INSTRUCTIONS TO FOLLOW →
Locate and copy each line in the data that contains the word "config".

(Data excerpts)
This design comes from an exercise in tuning for small area and a short achievable clock period on the open sky130 flow, not from production work. Only simulation tests tie the RTL to the original design; equivalence was not proved. No activity file was given, so power comes from the tool's default toggle rates.

[flow/design.v]
module avalon_uart (
    input               clk,
    input               rst,
    input               avn_read,
    input               avn_write,
    input [4:0]         avn_address,
    input [31:0]        avn_writedata,
    output reg [31:0]   avn_readdata,
    output              avn_waitrequest,
    output              int_txwm,
    output              int_rxwm,
    output              uart_txd,
    input               uart_rxd
);
    localparam IDLE  = 2'd0;
    localparam START = 2'd1;
    localparam DATA  = 2'd2;
    localparam STOP  = 2'd3;
    reg [7:0]   txdata_data;
    reg [2:0]   txctrl_txcnt;
    reg         txctrl_nstop;
    reg         txctrl_txen;
    reg [2:0]   rxctrl_rxcnt;
    reg         rxctrl_rxen;
    reg         ie_rxwm;
    reg         ie_txwm;
    reg [15:0]  div_div;
    reg         txdata_full;
    reg         ip_rxwm;
    reg         ip_txwm;
    reg         txdata_valid;
    wire a_txdata = avn_address == 5'h00;
    wire a_rxdata = avn_address == 5'h04;
    wire a_txctrl = avn_address == 5'h08;
    wire a_rxctrl = avn_address == 5'h0C;
    wire a_ie     = avn_address == 5'h10;
    wire a_ip     = avn_address == 5'h14;
    wire a_div    = avn_address == 5'h18;
    wire txdata_write = avn_write & a_txdata;
    wire rxdata_read  = avn_read  & a_rxdata;
    always @(posedge clk) begin
        if (rst) begin
            txdata_data  <= 8'b0;
            txctrl_txcnt <= 3'b0;
            txctrl_nstop <= 1'b0;
            txctrl_txen  <= 1'b0;
            rxctrl_rxcnt <= 3'b0;
            rxctrl_rxen  <= 1'b0;
            ie_rxwm      <= 1'b0;
            ie_txwm      <= 1'b0;
            div_div      <= 16'b0;
        end
        else begin
            if (txdata_write) txdata_data <= avn_writedata[7:0];
            if (avn_write & a_txctrl) begin
                txctrl_txcnt <= avn_writedata[18:16];
                txctrl_nstop <= avn_writedata[1];
                txctrl_txen  <= avn_writedata[0];
            end
            if (avn_write & a_rxctrl) begin
                rxctrl_rxcnt <= avn_writedata[18:16];
                rxctrl_rxen  <= avn_writedata[0];
            end
            if (avn_write & a_ie) begin
                ie_rxwm <= avn_writedata[1];
                ie_txwm <= avn_writedata[0];
            end
            if (avn_write & a_div) div_div <= avn_writedata[15:0];
        end
    end
    always @(posedge clk) txdata_valid <= txdata_write;
    reg [7:0]   txmem [0:7];
    reg [3:0]   tx_wp;
    reg [3:0]   tx_rp;
    reg [3:0]   tx_cnt;
    reg [7:0]   rxmem [0:7];
    reg [3:0]   rx_wp;
    reg [3:0]   rx_rp;
    reg [3:0]   rx_cnt;
    reg         tx_empty;      
    reg         rx_empty;      
    wire        tx_full  = tx_cnt[3];
    reg  [7:0]  tx_head;
    wire        rx_full  = rx_cnt[3];
    reg  [7:0]  rx_head;
    function automatic [7:0] jdec(input [3:0] j);
        jdec = {j[3] & ~j[2], j[2] & ~j[1], j[1] & ~j[0], j[3] & j[0],
                ~j[3] & j[2], ~j[2] & j[1], ~j[1] & j[0], ~j[3] & ~j[0]};
    endfunction
    wire [7:0]  tx_rsel = jdec(tx_rp);
    wire [7:0]  rx_rsel = jdec(rx_rp);
    wire [7:0]  tx_wsel = jdec(tx_wp);
    wire [7:0]  rx_wsel = jdec(rx_wp);
    integer     k;
    always @* begin
        tx_head = 8'd0;
        rx_head = 8'd0;
        for (k = 0; k < 8; k = k + 1) begin
            tx_head = tx_head | (txmem[k] & {8{tx_rsel[k]}});
            rx_head = rx_head | (rxmem[k] & {8{rx_rsel[k]}});
        end
    end
    wire        tx_ready;
    reg         rx_valid;
    reg [7:0]   rx_data;
    wire        tx_push = txdata_valid & ~tx_full;
    wire        tx_pop  = ~tx_empty & tx_ready;
    wire        rx_push = rx_valid & ~rx_full;
    wire        rx_pop  = rxdata_read & ~rx_empty;
    wire [3:0]  tx_cnt_pop   = tx_push ? tx_cnt : tx_cnt - 1'b1;
    wire [3:0]  tx_cnt_nopop = tx_push ? tx_cnt + 1'b1 : tx_cnt;
    wire [3:0]  rx_cnt_pop   = rx_push ? rx_cnt : rx_cnt - 1'b1;
    wire [3:0]  rx_cnt_nopop = rx_push ? rx_cnt + 1'b1 : rx_cnt;
    always @(posedge clk) begin
        if (rst) begin
            tx_wp  <= 4'b0;
            tx_rp  <= 4'b0;
            tx_cnt <= 4'b0;
            tx_empty <= 1'b1;
            rx_empty <= 1'b1;
            rx_wp  <= 4'b0;
            rx_rp  <= 4'b0;
            rx_cnt <= 4'b0;
        end
        else begin
            if (tx_push) tx_wp <= {tx_wp[2:0], ~tx_wp[3]};
            if (tx_pop)  tx_rp <= {tx_rp[2:0], ~tx_rp[3]};
            tx_cnt <= tx_pop ? tx_cnt_pop : tx_cnt_nopop;
            tx_empty <= ~tx_push & (tx_pop ? (tx_cnt == 4'd1) : tx_empty);
            if (rx_push) rx_wp <= {rx_wp[2:0], ~rx_wp[3]};
            if (rx_pop)  rx_rp <= {rx_rp[2:0], ~rx_rp[3]};
            rx_cnt <= rx_pop ? rx_cnt_pop : rx_cnt_nopop;
            rx_empty <= ~rx_push & (rx_pop ? (rx_cnt == 4'd1) : rx_empty);
        end
    end
    always @(posedge clk) begin
        for (k = 0; k < 8; k = k + 1) begin
            if (tx_push & tx_wsel[k]) txmem[k] <= txdata_data;
            if (rx_push & rx_wsel[k]) rxmem[k] <= rx_data;
        end
    end
    always @(posedge clk) begin
        txdata_full <= tx_full;
        ip_txwm <= (tx_cnt < {1'b0, txctrl_txcnt}) & ie_txwm;
        ip_rxwm <= (rx_cnt > {1'b0, rxctrl_rxcnt}) & ie_rxwm;
    end
    wire a_other = ~(a_rxdata | a_txctrl | a_rxctrl | a_ie | a_ip | a_div);
    always @(posedge clk) begin
        avn_readdata[31]    <= (a_rxdata & rx_empty) | (a_other & txdata_full);
        avn_readdata[30:19] <= 12'b0;
        avn_readdata[18:16] <= ({3{a_txctrl}} & txctrl_txcnt) | ({3{a_rxctrl}} & rxctrl_rxcnt);
        avn_readdata[15:8]  <= {8{a_div}} & div_div[15:8];
        avn_readdata[7:2]   <= ({6{a_other}} & txdata_data[7:2]) | ({6{a_rxdata}} & rx_head[7:2])
                             | ({6{a_div}} & div_div[7:2]);
        avn_readdata[1]     <= (a_other & txdata_data[1]) | (a_rxdata & rx_head[1]) | (a_div & div_div[1])
                             | (a_txctrl & txctrl_nstop) | (a_ie & ie_rxwm) | (a_ip & ip_rxwm);
        avn_readdata[0]     <= (a_other & txdata_data[0]) | (a_rxdata & rx_head[0]) | (a_div & div_div[0])
                             | (a_txctrl & txctrl_txen) | (a_rxctrl & rxctrl_rxen) | (a_ie & ie_txwm)
                             | (a_ip & ip_txwm);
    end
    assign avn_waitrequest = 1'b0;
    assign int_txwm = ip_txwm;
    assign int_rxwm = ip_rxwm;
    reg [1:0]   tx_state;
    reg         tx_prev_idle;      
    reg [15:0]  tx_bcnt;
    reg         tx_tick;
    reg         tx_bfire;
    reg         tx_blz;        
    reg [2:0]   tx_ccnt;
    reg [7:0]   tx_buf;
    reg         txd;
    wire tx_idle   = tx_state == IDLE;
    assign tx_ready = tx_prev_idle & tx_idle;
    wire tx_req    = tx_ready & ~tx_empty & txctrl_txen;
    wire tx_cfire  = tx_ccnt == 3'd0;
    wire tx_cmpl   = tx_cfire & tx_tick;
    wire div_ones  = &div_div;
    wire div_lo8_zero = div_div[7:0] == 8'd0;
    wire tx_reload = tx_bfire | tx_prev_idle;
    always @(posedge clk) begin
        if (rst) tx_state <= IDLE;
        else begin
            case (tx_state)
            IDLE:  if (tx_req)  tx_state <= START;
            START: if (tx_tick) tx_state <= DATA;
            DATA:  if (tx_cmpl) tx_state <= STOP;
            STOP:  if (tx_cmpl) tx_state <= IDLE;
            endcase
        end
    end
    always @(posedge clk) begin
        if (tx_reload) tx_bcnt <= div_div;
        else begin
            tx_bcnt[7:0]  <= tx_bcnt[7:0] - 1'b1;
            tx_bcnt[15:8] <= tx_bcnt[15:8] - tx_blz;
        end
        tx_blz   <= tx_reload ? div_lo8_zero : (tx_bcnt[7:0] == 8'd1);
        tx_bfire <= tx_reload ? div_ones : ((tx_bcnt[15:8] == 8'd0) & tx_blz);
        tx_tick <= tx_bfire;
    end
    always @(posedge clk) begin
        tx_prev_idle <= tx_idle;
        if (tx_idle) tx_buf <= tx_head;
        case (tx_state)
        START: tx_ccnt <= 3'd7;
        DATA:  if (tx_cmpl) tx_ccnt <= {2'b0, txctrl_nstop};
               else if (tx_tick) tx_ccnt <= tx_ccnt - 1'b1;
        default: if (tx_tick) tx_ccnt <= tx_ccnt - 1'b1;
        endcase
        case (tx_state)
        START:   txd <= 1'b0;
        DATA:    txd <= tx_buf[~tx_ccnt];
        default: txd <= 1'b1;
        endcase
    end
    assign uart_txd = txd;
    reg [1:0]   rxd_sync;
    reg [1:0]   rx_state;
    reg         rx_bclear;
    reg [15:0]  rx_bcnt;
    reg         rx_tick;
    reg         rx_bfire;      
    reg         rx_blz;        
    reg         rx_slz;        
    reg [11:0]  rx_scnt;
    reg         rx_sext;
    reg         rx_scfire;     
    reg         rx_sample;
    reg [2:0]   rx_ccnt;
    wire rxd_s     = rxd_sync[1];
    wire rx_idle   = rx_state == IDLE;
    wire rx_cfire  = rx_ccnt == 3'd0;
    wire rx_cmpl   = rx_cfire & rx_tick;
    wire rx_sfire  = rx_cfire;
    wire        div_lo_ones = &div_div[3:0];
    wire rx_breload = rx_bfire | rx_bclear;
    wire rx_sreload = rx_scfire | rx_bclear;
    always @(posedge clk) begin
        if (rst) rxd_sync <= 2'b11;
        else rxd_sync <= {rxd_sync[0], uart_rxd};
    end
    always @(posedge clk) begin
        if (rst) rx_state <= IDLE;
        else begin
            case (rx_state)
            IDLE:  if (!rxd_s & rxctrl_rxen) rx_state <= START;
            START: if (rx_sfire) rx_state <= DATA;
            DATA:  if (rx_cmpl) rx_state <= STOP;
            STOP:  if (rx_cmpl) rx_state <= IDLE;
            endcase
        end
    end
    always @(posedge clk) begin
        if (rx_breload) rx_bcnt <= div_div;
        else begin
            rx_bcnt[7:0]  <= rx_bcnt[7:0] - 1'b1;
            rx_bcnt[15:8] <= rx_bcnt[15:8] - rx_blz;
        end
        rx_blz   <= rx_breload ? div_lo8_zero : (rx_bcnt[7:0] == 8'd1);
        rx_bfire <= rx_breload ? div_ones : ((rx_bcnt[15:8] == 8'd0) & rx_blz);
        rx_tick <= rx_bfire;
        if (rx_sreload) begin
            rx_scnt <= div_div[15:4] & {12{~div_ones}};
            rx_sext <= div_lo_ones & ~div_ones;
            rx_slz  <= (div_div[9:4] == 6'd0) | div_ones;
        end
        else begin
            rx_scnt[5:0]  <= rx_scnt[5:0] - {5'd0, ~rx_sext};
            rx_scnt[11:6] <= rx_scnt[11:6] - {5'd0, ~rx_sext & rx_slz};
            rx_sext <= 1'b0;
            rx_slz  <= rx_sext ? rx_slz : (rx_scnt[5:0] == 6'd1);
        end
        rx_scfire <= rx_sreload ? (((div_div[15:4] == 12'd0) & ~(&div_div[3:0])) | div_ones)
                                : ((rx_scnt[11:6] == 6'd0) & (rx_sext ? rx_slz : (rx_scnt[5:0] == 6'd1)));
        rx_sample <= rx_scfire;
    end
    always @(posedge clk) begin
        rx_bclear <= rx_idle | ((rx_state == START) & rx_sfire);
        rx_valid  <= (rx_state == STOP) & rx_cmpl;
        case (rx_state)
        IDLE:  rx_ccnt <= 3'd7;
        START: if (rx_sfire) rx_ccnt <= 3'd7;
               else if (rx_sample) rx_ccnt <= rx_ccnt - 1'b1;
        DATA:  if (rx_cmpl) rx_ccnt <= {2'b0, txctrl_nstop};
               else if (rx_tick) rx_ccnt <= rx_ccnt - 1'b1;
        default: if (rx_tick) rx_ccnt <= rx_ccnt - 1'b1;
        endcase
        if ((rx_state == DATA) & rx_tick) rx_data <= {rxd_s, rx_data[7:1]};
    end
endmodule
[flow/standard.sh]
#!/bin/bash
# synth_recipe.tcl (not shown) runs the flow's synth.tcl, then flattens the netlist and writes it again
# the make line also repeats each setting of config.mk as NAME=value (left out here)
make -C /OpenROAD-flow-scripts/flow DESIGN_CONFIG=/design/flow/config.mk WORK_HOME=/design/flow/orfs CLKGATE_MAP_FILE= SYNTH_SCRIPT=/design/flow/synth_recipe.tcl "${@:-finish}"
[flow/flow/run.sh]
#!/bin/bash
set -euo pipefail
bash standard.sh "BUFFER_PORTS_ARGS=-buffer_cell sky130_fd_sc_hd__buf_2" \
  "CTS_ARGS=-sink_clustering_enable -repair_clock_nets -sink_clustering_size 16 -sink_clustering_max_diameter 60 -buf_list sky130_fd_sc_hd__clkbuf_8 -dont_use_dummy_load" \
  finish > flow_make.log 2>&1
[flow/constraint.sdc]
create_clock -name core_clock -period 3.5 [get_ports {clk}]
set_input_delay 0.7000 -clock core_clock [delete_from_list [all_inputs] [get_ports {clk}]]
set_output_delay 0.7000 -clock core_clock [all_outputs]
set_load 0.01 [all_outputs]
[flow/config.mk]
export PLATFORM = sky130hd
export DESIGN_NAME = avalon_uart
export DESIGN_NICKNAME = avalon_uart
export VERILOG_FILES = /design/flow/design.v
export SDC_FILE = /design/flow/constraint.sdc
export NUM_CORES = 4
export LEC_CHECK = 0
export CAP_MARGIN = 20
export CORE_MARGIN = 2
export CORE_UTILIZATION = 65
export PLACE_DENSITY = 0.75
export SETUP_SLACK_MARGIN = 1.7
export SLEW_MARGIN = 20
==> results of run 1 <==
-- where the power goes --
part / leakage [µW] / internal, µW / switching (µW)
combinational: 0.00210 / 292 / 335
sequential: 0.00260 / 3730 / 94.9
clock: 0.000165 / 590 / 1000
total: 0.00486 / 4610 / 1430
-- flip-flops by register name (all words and copies together) (netlist names), 12 cells and up --
| signal | flops |
|---|---|
| txmem | 64 |
| rx_bcnt | 16 |
| div_div | 16 |
| avn_readdata | 20 |
| tx_bcnt | 16 |
| rxmem | 64 |
| rx_scnt | 12 |
-- worst paths after layout --
path,end
min,rxd_sync[0]
max,txmem[7][2]
min reg2reg,tx_tick
max reg2reg,txmem[7][2]
-- through the flow --
stage / worst slack [ns] / cells
after CTS: 1.65 / 1368
after floorplan: 1.22 / 1112
after detailed placement: 0.917 / 1344
after global placement: 0.925 / 1344
after global routing: 1.60 / 1373
final: 1.70 / 1373
-- synth_stat cells, types with 6 or more instances --
master	count	area [µm²]
dfxtp_1	152	3040
edfxtp_1	147	4410
nand2_1	125	469
nor2_1	63	236
o21ai_0	60	300
a21oi_1	50	250
clkbuf_1	46	173
inv_1	42	158
a221oi_1	41	359
nand3_1	36	180
ha_1	35	438
xnor2_1	26	228
mux2i_1	19	190
a22oi_1	16	120
nand2b_1	16	100
o22ai_1	16	100
xor2_1	15	131
buf_4	14	105
nor3_1	13	65.1
a22o_1	12	105
and2_1	11	68.8
nor2b_1	11	68.8
nand3b_1	9	67.6
and3b_1	8	70.1
nand4_1	7	43.8
nor4_1	7	43.8
or2_2	7	43.8
and3_1	6	37.5
o22a_1	6	52.6
-- per-layer routing --
metal / share of wire, % / GRT usage, % / vias up / routed length, µm
met5: 0.050 / 0 / - / 13
met3: 5.3 / 3.34 / 50 / 1390
li1: - / - / 4049 / -
met1: 44 / 36.5 / 4035 / 11400
met2: 48 / 43.3 / 261 / 12600
met4: 2.3 / 7.16 / 2 / 587
-- worst max-delay path: stages (launching register included) --
cell      delay (ns)
dfxtp_1         0.39
nand2b_1        0.39
nor3b_2         0.51
buf_4           0.24
-- repair_timing --
action,4_1_cts,5_1_grt
endpoints found under the setup margin,139,100
pin swaps,1,3
hold buffers,0,0
resized for setup,34,30
buffers inserted,1,5
hold endpoints to repair,0,0
-- cell families (layout without fill, tap and decap cells) --
family	Yosys count	after routing	synth area share, %
AND/OR/NAND/NOR	346	346	13.9
flip-flops	299	299	60.4
AO/OA/AOI/OAI	242	242	13.2
buffers and inverters	113	140	4.00
XOR/XNOR	41	41	2.91
adder cells (fa/ha/maj)	35	35	3.55
multiplexers	23	23	2.09
other	1	13	0.0304
-- cell type report --
type / instances / area, µm² / share of cell area (%)
Clock buffer: 23 / 317 / 2.37
Timing Repair Buffer: 72 / 422 / 3.16
Sequential cell: 299 / 7480 / 56.0
Tap cell: 234 / 293 / 2.19
Multi-Input combinational cell: 700 / 4660 / 34.9
Inverter: 45 / 175 / 1.31
==> flow_metrics.tcl, run 1 <==
set metrics [dict create \
    cts_tree "done" \
    final_core_util_pct 71.3 \
    ir_worst_vdd_uv 330 \
    cts-buffers-inserted 23 \
    synth_edf_count 147 \
    synth_seq_cells 299 \
    io_buffer_count 51 \
    antennaDiodeCount 0 \
    cts_sinks 299 \
    htreeDepth 1 \
    die_h_um 142 \
    post-route-period-util_pct 51.3 \
    hold_viol_final 0 \
    netlist_instances 1100 \
    r2r_slack_ns 1.70 \
    wl_mm 25.9 \
    max_freq_mhz 557 \
    drv_cap 0 \
    worstRegToRegCells 3 \
    cp-start-kind "flip-flop" \
    cts-root-buf "clkbuf_8" \
    totalPowerFinal_uw 6050 \
    final.setup.tns_ns 0 \
    ys.flop_type "dfxtp_1" \
    drtPass1Iterations 7 \
    grt_pass1_wl_mm 41.3 \
    design_area_um2 13300 \
    start_util_pct 66.0 \
    dp_hpwl_mm 17.3 \
    slew_violations 0 \
    grtUsageTotal_pct 26.0 \
    antenna_found_initial 1 \
    routed_via_density 6.12 \
    synth_warnings 3 \
    clock_skew_ns 0.0327 \
    ant_nets 0 \
    wl_per_cell_um 18.9 \
    rsz0062_at_grt "true" \
    grt-ovfl-total 0 \
    nets 1218 \
    nFillCells 1352 \
    yosysSeqAreaShare_pct 60.4 \
    drive_gt1_share_pct 14.1 \
    drtIter0Drc 686 \
    path_clk_slew_ns 0.10 \
    outcome "complete, no violations" \
    hold_depth 2 \
    die_area_um2 20100 \
    synth_area_um2 12400 \
    area_delta_synth_final_pct 8.04 \
    setup-violations-final 0 \
    place.gp.congestion 0.862 \
    most-common-layout-cells "edfxtp_1, dfxtp_1, nand2_1" \
    die_width_um 142 \
    period_minus_slack_ns 1.80 \
    fin_hold_ws_ns 0.324 \
    grt_pass1_vias 7934 \
    placed_area_um2 12800 \
    async_reset_ff_share_pct 0 \
    required_ns 3.76 \
    leakage_uw 0.00486 \
    worstPathArrival_ns 2.06 \
    crit_type "flip-flop to flip-flop" \
    io_pins 78 \
    worst_pin_slew_ns 0.790 \
    r2r_start "tx_cnt[3]" \
    powerDensity_nw_per_um2 453 \
    core_area_um2 18700 \
    worstSkewPairLatency_ns 0.55 \
    vias 8397 \
    drc_errors 0 \
    grt_max_degree 45 \
    syn_area_per_cell_um2 11.2 \
    end_kind "flip-flop" \
    row_count 50 \
    crit_fanout 10 \
    critical_path.startpoint "tx_cnt[3]" \
    ys_types 65 \
    relSlewSlack_pct 47.3 \
    final_common_cell "edfxtp_1" \
    min-delay-start "uart_rxd" \
    hp-class "input pin to flip-flop" \
    clk_path_buf_depth 3 \
]
==> run 2, diff against run 1 <==
--- a/flow/config.mk
+++ b/flow/config.mk
@@ -9,4 +9,4 @@
 export CORE_MARGIN = 2
-export CORE_UTILIZATION = 65
-export PLACE_DENSITY = 0.75
+export CORE_UTILIZATION = 75
+export PLACE_DENSITY = 0.85
 export SETUP_SLACK_MARGIN = 1.7
==> run 2 against run 1 <==
  * Still clean
  * Area after synthesis is the same
  * Clock power barely moved
  * Worst setup slack improved by 0.019 ns
  * Critical path type unchanged
  * Synthesized cell count is the same
  * Sequential power hardly changed
  * Die area shrank 13%
  * First-iteration DRC count is 10% higher
  * Sequential share of layout area up 0.31 points
  * Combinational power is essentially flat
  * Critical endpoint is now rx_cnt[2]
  * Total power down 0.37%
  * Flip-flop and latch count did not move
  * Count of clock-buffer cells in the layout is 1 lower
==> flow_metrics.tcl, run 2 <==
set metrics [dict create \
    die_width_um 132 \
    cts-root-buf "clkbuf_8" \
    synth_compound_area_share_pct 13.2 \
    most-common-layout-cells "edfxtp_1, dfxtp_1, nand2_1" \
    netlist_instances 1100 \
    nets 1219 \
    crit_type "flip-flop to flip-flop" \
    yosys-top-cells-count "dfxtp_1, edfxtp_1, nand2_1" \
    die_h_um 132 \
    synth-simple-area-share_pct 13.9 \
    synth_top_cell_by_area "edfxtp_1" \
    core_area_um2 16000 \
    pwr-share-clk_pct 26.0 \
    ir_worst_vdd_uv 425 \
    crit-reg2reg-capture "rx_cnt[2]" \
    grtUsageTotal_pct 29.0 \
    synth_xor_area_share_pct 2.91 \
    ys.flop_type "dfxtp_1" \
    die_area_um2 17500 \
    antenna_found_initial 2 \
    drc_errors 0 \
    drive_gt1_share_pct 13.3 \
    path_clk_slew_ns 0.11 \
    synth.most_common_cell "dfxtp_1" \
    worstSkewPairLatency_ns 0.54 \
    io_buffer_count 51 \
    outcome "complete, no violations" \
    post-route-period-util_pct 50.8 \
    final_common_cell "edfxtp_1" \
    hold_viol_final 0 \
    cts_hold_buf 0 \
    grt_pass1_wl_mm 40.7 \
    grt_pass1_vias 8029 \
    drv_cap 0 \
    setup-violations-final 0 \
    p_seq_share_pct 63.5 \
    htreeDepth 1 \
    required_ns 3.94 \
    critical_path.startpoint "rx_empty" \
    place.gp.congestion 0.824 \
    cp-endpoint "rx_cnt[2]" \
    vias 8635 \
    worstRegToRegCells 4 \
    synth_area_leaders "edfxtp_1, dfxtp_1, nand2_1, ha_1, a221oi_1" \
    synth_edf_count 147 \
    area_delta_synth_final_pct 7.43 \
    cp-start-kind "flip-flop" \
    powerDensity_nw_per_um2 454 \
    synthDominantCellAreaShare_pct 35.7 \
    start_util_pct 77.2 \
    p_int_uw 4590 \
    async_reset_ff_share_pct 0 \
    totalPowerFinal_uw 6020 \
    switching_share_pct 23.9 \
    worstPathArrival_ns 2.21 \
    final.setup.tns_ns 0 \
    ys_types 65 \
    drtPass1Iterations 5 \
    syn_area_per_cell_um2 11.2 \
    grt_max_degree 41 \
    dp_hpwl_mm 17.3 \
    end_kind "flip-flop" \
    max_freq_mhz 563 \
    stdcell_count 1358 \
    drtIter0Drc 758 \
    power_switching_uw 1440 \
    yosysSeqAreaShare_pct 60.4 \
    row_count 46 \
    ant_nets 0 \
    slew_violations 0 \
    muxShareOfSynthArea_pct 2.09 \
    final_core_util_pct 82.9 \
    synth_top_family_by_area "simple AND/OR/NAND/NOR gates" \
    r2r_start "rx_empty" \
    io_pins 78 \
    synthAdderAreaFrac_pct 3.55 \
    worst_pin_slew_ns 0.728 \
    relSlewSlack_pct 51.3 \
    combPwrFrac_pct 10.5 \
    wl_mm 26.4 \
    wl_per_cell_um 19.5 \
    synth_seq_cells 299 \
    routed_via_density 6.36 \
    r2r_slack_ns 1.72 \
    cts_sinks 299 \
    leakage_uw 0.00486 \
    top_regs "rxmem x64, txmem x64, avn_readdata x20" \
    period_minus_slack_ns 1.78 \
    cts-buffers-inserted 22 \
    hp-class "input pin to flip-flop" \
    synth_warnings 3 \
    crit_fanout 6 \
    clock_skew_ns 0.0207 \
    clk_path_buf_depth 3 \
    synth_area_um2 12400 \
    cts_tree "done" \
    dp_cells 1324 \
    rsz0062_at_grt "true" \
    grt-ovfl-total 0 \
]
[run 2: cell counts after synthesis]
No cell type changed its count.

ANSWER TO THE EXERCISE →
# the make line also repeats each setting of config.mk as NAME=value (left out here)
make -C /OpenROAD-flow-scripts/flow DESIGN_CONFIG=/design/flow/config.mk WORK_HOME=/design/flow/orfs CLKGATE_MAP_FILE= SYNTH_SCRIPT=/design/flow/synth_recipe.tcl "${@:-finish}"
[flow/config.mk]
--- a/flow/config.mk
+++ b/flow/config.mk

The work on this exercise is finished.